## Activity
Wherever the word "reserved" appears in the entries, copy the whole line.
-- Information follows --
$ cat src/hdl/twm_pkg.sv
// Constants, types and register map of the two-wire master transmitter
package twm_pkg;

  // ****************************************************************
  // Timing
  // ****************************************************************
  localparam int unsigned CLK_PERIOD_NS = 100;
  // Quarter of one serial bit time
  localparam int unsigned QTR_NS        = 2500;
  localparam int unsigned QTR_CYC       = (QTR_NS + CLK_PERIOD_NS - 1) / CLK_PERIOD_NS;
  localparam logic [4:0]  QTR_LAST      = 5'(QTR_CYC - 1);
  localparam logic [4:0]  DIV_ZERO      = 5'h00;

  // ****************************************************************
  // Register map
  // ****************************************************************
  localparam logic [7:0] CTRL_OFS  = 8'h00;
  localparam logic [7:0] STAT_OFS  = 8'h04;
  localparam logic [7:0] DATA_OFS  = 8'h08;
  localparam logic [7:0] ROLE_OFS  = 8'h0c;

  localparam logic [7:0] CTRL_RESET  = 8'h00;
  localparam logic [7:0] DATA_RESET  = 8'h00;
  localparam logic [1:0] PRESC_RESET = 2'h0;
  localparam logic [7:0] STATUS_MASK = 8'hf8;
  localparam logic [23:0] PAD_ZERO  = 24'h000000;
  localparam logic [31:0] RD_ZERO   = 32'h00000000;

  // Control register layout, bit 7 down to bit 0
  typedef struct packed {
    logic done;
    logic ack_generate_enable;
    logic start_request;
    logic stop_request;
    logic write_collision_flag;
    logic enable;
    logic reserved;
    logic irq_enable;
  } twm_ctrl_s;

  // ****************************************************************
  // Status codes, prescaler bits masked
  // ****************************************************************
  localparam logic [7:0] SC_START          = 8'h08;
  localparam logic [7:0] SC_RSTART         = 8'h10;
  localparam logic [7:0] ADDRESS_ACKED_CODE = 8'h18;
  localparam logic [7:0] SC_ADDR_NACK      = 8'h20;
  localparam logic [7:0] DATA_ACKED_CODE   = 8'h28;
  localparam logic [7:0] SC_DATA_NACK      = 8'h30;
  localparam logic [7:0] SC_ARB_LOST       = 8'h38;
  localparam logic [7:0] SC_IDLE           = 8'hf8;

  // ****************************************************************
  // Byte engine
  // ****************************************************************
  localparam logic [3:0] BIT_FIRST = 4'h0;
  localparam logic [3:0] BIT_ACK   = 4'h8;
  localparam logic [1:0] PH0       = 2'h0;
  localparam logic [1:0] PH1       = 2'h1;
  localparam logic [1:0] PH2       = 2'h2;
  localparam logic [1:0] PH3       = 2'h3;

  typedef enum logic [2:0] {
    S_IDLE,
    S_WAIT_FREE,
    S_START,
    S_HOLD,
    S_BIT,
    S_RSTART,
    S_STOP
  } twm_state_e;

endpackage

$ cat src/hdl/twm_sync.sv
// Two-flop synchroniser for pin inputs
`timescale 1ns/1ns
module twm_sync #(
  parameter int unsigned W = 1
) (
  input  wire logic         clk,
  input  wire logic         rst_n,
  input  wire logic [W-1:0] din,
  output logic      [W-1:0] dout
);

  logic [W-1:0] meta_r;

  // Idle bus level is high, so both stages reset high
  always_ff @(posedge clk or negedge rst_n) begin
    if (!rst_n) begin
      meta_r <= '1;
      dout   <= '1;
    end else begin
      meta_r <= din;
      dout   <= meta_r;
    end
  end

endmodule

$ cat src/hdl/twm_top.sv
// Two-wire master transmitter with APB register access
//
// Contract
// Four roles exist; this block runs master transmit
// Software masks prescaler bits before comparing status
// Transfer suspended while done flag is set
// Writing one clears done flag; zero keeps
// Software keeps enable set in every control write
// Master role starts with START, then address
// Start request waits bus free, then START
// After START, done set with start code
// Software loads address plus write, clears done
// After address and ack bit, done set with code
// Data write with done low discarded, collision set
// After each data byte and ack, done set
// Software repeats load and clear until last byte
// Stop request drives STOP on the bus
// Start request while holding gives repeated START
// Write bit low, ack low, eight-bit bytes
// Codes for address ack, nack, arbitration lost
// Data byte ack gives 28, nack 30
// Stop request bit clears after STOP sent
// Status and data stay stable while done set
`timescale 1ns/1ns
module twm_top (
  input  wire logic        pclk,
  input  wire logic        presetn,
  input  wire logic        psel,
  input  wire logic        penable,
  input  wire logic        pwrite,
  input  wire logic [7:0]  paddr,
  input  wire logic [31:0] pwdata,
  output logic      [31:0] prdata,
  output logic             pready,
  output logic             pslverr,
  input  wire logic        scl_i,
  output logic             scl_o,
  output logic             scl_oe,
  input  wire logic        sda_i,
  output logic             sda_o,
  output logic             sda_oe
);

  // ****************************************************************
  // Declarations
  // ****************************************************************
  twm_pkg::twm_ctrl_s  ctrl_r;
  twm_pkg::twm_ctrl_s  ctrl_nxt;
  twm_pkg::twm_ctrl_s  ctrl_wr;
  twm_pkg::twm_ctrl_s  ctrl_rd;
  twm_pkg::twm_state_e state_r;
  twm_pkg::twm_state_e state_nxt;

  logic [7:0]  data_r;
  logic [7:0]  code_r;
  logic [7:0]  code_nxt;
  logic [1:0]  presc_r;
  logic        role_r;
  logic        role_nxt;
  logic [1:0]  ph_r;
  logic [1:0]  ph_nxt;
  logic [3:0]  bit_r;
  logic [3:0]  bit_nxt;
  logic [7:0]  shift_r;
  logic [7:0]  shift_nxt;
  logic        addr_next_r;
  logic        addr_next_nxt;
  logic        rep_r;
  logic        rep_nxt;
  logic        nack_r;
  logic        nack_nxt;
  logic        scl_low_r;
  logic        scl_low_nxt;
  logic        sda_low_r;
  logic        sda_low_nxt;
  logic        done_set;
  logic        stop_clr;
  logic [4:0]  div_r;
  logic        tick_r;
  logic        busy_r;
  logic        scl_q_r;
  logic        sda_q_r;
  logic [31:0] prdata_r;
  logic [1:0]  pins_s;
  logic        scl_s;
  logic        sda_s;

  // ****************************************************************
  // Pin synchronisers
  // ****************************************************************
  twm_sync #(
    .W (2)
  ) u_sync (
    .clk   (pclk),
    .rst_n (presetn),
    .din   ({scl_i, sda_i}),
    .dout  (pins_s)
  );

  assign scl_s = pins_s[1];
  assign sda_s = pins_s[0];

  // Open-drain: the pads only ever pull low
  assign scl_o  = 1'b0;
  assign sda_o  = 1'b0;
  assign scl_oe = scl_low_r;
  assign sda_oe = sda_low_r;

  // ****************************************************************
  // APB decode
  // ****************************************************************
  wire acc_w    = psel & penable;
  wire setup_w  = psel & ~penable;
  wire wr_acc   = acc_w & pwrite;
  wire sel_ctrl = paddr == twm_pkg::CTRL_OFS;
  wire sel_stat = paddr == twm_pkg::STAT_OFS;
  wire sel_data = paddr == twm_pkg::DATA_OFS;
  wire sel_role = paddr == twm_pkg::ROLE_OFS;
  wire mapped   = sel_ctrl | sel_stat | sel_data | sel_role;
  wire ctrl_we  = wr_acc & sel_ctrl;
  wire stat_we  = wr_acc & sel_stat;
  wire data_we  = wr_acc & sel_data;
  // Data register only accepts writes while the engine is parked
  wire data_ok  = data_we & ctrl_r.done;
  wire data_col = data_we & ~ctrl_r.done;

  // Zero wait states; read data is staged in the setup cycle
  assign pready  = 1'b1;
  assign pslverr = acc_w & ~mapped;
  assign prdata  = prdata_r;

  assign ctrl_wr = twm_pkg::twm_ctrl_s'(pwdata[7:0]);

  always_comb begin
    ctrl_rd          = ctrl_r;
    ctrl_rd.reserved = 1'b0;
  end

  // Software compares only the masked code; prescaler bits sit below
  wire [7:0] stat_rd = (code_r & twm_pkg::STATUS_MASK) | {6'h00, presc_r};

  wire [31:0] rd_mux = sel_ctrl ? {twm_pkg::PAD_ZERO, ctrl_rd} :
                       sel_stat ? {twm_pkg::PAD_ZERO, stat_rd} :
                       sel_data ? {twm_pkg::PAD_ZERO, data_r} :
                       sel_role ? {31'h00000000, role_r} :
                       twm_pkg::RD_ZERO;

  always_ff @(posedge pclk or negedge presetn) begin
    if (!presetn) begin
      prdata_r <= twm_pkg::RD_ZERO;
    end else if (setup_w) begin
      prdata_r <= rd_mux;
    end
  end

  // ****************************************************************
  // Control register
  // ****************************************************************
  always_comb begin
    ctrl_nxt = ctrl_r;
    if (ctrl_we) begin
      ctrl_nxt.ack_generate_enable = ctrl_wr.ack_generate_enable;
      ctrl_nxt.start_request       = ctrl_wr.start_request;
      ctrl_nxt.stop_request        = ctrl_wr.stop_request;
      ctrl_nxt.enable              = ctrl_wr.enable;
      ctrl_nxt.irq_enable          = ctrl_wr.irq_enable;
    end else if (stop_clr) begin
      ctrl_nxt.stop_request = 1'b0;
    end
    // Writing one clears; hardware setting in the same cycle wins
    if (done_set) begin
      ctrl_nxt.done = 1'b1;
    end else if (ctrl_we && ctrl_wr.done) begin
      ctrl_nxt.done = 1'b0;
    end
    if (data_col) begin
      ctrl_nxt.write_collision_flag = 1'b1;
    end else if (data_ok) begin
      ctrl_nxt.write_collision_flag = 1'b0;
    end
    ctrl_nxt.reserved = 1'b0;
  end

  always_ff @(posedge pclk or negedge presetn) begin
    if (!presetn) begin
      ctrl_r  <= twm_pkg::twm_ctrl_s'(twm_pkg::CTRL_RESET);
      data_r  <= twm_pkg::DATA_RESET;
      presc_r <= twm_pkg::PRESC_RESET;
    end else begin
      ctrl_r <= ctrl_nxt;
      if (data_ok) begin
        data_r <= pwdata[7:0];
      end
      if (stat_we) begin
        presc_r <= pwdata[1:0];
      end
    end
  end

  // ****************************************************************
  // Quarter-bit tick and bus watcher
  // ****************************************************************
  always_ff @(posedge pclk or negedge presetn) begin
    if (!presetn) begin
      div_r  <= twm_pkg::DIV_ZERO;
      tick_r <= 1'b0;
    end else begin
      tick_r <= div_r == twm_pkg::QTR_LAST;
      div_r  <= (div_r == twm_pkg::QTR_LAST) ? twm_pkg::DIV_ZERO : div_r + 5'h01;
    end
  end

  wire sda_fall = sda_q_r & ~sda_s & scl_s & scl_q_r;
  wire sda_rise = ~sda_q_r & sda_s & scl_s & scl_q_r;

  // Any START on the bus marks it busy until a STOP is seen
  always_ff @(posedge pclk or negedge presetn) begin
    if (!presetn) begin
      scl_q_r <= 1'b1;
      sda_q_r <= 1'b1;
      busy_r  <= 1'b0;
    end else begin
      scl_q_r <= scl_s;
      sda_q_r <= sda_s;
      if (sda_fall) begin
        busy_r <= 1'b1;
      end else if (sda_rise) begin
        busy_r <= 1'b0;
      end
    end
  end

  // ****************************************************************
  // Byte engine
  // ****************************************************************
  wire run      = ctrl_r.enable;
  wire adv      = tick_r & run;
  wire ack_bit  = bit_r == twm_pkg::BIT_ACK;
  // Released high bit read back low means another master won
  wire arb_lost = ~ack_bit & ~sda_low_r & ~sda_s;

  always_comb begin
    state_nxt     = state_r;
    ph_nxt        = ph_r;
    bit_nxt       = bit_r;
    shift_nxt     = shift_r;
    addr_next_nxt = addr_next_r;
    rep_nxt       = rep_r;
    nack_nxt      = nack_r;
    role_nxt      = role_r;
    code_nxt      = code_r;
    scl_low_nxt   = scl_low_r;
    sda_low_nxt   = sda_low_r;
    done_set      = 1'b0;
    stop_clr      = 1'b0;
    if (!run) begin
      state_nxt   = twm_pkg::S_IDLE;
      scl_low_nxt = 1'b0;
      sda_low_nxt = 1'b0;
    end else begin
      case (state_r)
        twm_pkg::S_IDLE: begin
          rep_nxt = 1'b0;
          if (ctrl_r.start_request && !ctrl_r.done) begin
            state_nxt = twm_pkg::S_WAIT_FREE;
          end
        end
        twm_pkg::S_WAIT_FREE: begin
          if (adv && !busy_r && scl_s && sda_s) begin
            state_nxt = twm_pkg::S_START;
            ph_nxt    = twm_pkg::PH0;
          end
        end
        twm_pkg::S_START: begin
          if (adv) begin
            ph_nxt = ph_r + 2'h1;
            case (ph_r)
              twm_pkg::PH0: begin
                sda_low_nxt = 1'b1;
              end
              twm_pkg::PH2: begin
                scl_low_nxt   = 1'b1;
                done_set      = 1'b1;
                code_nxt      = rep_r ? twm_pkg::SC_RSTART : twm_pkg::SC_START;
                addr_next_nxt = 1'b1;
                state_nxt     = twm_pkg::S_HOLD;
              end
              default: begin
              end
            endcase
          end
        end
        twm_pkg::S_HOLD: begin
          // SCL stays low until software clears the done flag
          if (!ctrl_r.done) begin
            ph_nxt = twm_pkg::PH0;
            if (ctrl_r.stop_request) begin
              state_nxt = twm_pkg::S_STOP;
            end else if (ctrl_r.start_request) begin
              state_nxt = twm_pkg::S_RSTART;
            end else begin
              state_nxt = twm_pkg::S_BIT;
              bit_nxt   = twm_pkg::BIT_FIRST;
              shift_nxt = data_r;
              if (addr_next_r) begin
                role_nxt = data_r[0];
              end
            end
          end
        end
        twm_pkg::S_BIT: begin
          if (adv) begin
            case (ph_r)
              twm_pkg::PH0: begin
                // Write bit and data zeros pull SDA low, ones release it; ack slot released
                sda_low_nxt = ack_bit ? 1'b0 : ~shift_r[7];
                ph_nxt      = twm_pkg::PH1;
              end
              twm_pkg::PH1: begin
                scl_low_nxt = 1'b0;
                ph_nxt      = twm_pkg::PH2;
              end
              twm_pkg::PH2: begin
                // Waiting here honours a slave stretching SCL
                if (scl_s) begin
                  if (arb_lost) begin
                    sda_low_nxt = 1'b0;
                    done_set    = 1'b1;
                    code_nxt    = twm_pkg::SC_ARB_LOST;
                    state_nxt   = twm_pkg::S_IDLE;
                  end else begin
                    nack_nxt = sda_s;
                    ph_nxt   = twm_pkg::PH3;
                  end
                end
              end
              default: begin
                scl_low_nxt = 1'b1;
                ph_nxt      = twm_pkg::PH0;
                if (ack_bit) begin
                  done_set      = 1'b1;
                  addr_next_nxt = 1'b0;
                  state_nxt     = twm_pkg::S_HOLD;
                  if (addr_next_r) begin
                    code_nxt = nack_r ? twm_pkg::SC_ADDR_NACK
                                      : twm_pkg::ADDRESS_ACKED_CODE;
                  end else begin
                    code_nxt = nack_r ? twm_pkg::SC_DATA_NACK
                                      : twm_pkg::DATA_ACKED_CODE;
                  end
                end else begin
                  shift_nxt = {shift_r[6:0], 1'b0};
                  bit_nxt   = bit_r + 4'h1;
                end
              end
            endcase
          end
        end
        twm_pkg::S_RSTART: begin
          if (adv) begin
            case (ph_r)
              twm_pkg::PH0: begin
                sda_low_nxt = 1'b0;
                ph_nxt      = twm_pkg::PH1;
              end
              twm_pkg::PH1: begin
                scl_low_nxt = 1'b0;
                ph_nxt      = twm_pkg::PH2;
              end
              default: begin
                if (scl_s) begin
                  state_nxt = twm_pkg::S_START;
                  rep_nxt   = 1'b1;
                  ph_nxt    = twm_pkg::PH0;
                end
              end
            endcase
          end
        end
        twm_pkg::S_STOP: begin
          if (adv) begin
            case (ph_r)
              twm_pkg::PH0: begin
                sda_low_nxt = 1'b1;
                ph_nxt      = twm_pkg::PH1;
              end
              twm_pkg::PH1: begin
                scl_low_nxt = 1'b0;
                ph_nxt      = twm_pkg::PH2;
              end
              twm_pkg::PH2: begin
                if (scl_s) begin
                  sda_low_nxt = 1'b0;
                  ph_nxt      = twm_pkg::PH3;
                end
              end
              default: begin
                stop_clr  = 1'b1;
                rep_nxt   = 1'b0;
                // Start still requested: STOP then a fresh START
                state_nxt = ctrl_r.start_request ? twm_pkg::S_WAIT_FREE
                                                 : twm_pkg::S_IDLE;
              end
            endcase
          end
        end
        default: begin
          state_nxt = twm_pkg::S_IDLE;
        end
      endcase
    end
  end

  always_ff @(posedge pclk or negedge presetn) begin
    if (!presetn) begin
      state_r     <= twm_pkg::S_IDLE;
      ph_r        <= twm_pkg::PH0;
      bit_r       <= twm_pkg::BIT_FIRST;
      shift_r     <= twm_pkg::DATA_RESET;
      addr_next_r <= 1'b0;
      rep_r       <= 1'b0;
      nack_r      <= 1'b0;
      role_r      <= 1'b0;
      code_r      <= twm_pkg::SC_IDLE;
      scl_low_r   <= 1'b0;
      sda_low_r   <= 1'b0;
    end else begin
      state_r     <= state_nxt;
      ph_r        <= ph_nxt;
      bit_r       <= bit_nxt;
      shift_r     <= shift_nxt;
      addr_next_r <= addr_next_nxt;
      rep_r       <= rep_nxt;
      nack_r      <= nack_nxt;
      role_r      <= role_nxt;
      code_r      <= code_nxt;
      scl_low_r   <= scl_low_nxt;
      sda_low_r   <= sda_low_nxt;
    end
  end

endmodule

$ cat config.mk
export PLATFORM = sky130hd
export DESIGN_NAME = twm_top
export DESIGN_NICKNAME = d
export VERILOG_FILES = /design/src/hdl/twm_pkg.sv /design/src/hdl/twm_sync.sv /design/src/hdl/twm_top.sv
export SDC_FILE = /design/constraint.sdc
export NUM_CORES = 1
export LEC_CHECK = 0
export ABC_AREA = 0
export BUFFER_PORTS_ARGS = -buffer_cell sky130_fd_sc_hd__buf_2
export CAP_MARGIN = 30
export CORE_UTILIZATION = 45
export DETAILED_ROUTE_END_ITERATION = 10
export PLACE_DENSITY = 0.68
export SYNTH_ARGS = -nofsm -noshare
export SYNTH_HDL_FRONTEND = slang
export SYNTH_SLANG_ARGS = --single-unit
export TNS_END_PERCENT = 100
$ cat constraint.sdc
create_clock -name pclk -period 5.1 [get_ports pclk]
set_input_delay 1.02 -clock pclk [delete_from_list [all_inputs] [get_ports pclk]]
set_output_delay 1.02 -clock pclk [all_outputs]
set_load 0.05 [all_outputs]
-- Information concluded --
## Exercise response
    logic reserved;
    ctrl_rd.reserved = 1'b0;
    ctrl_nxt.reserved = 1'b0;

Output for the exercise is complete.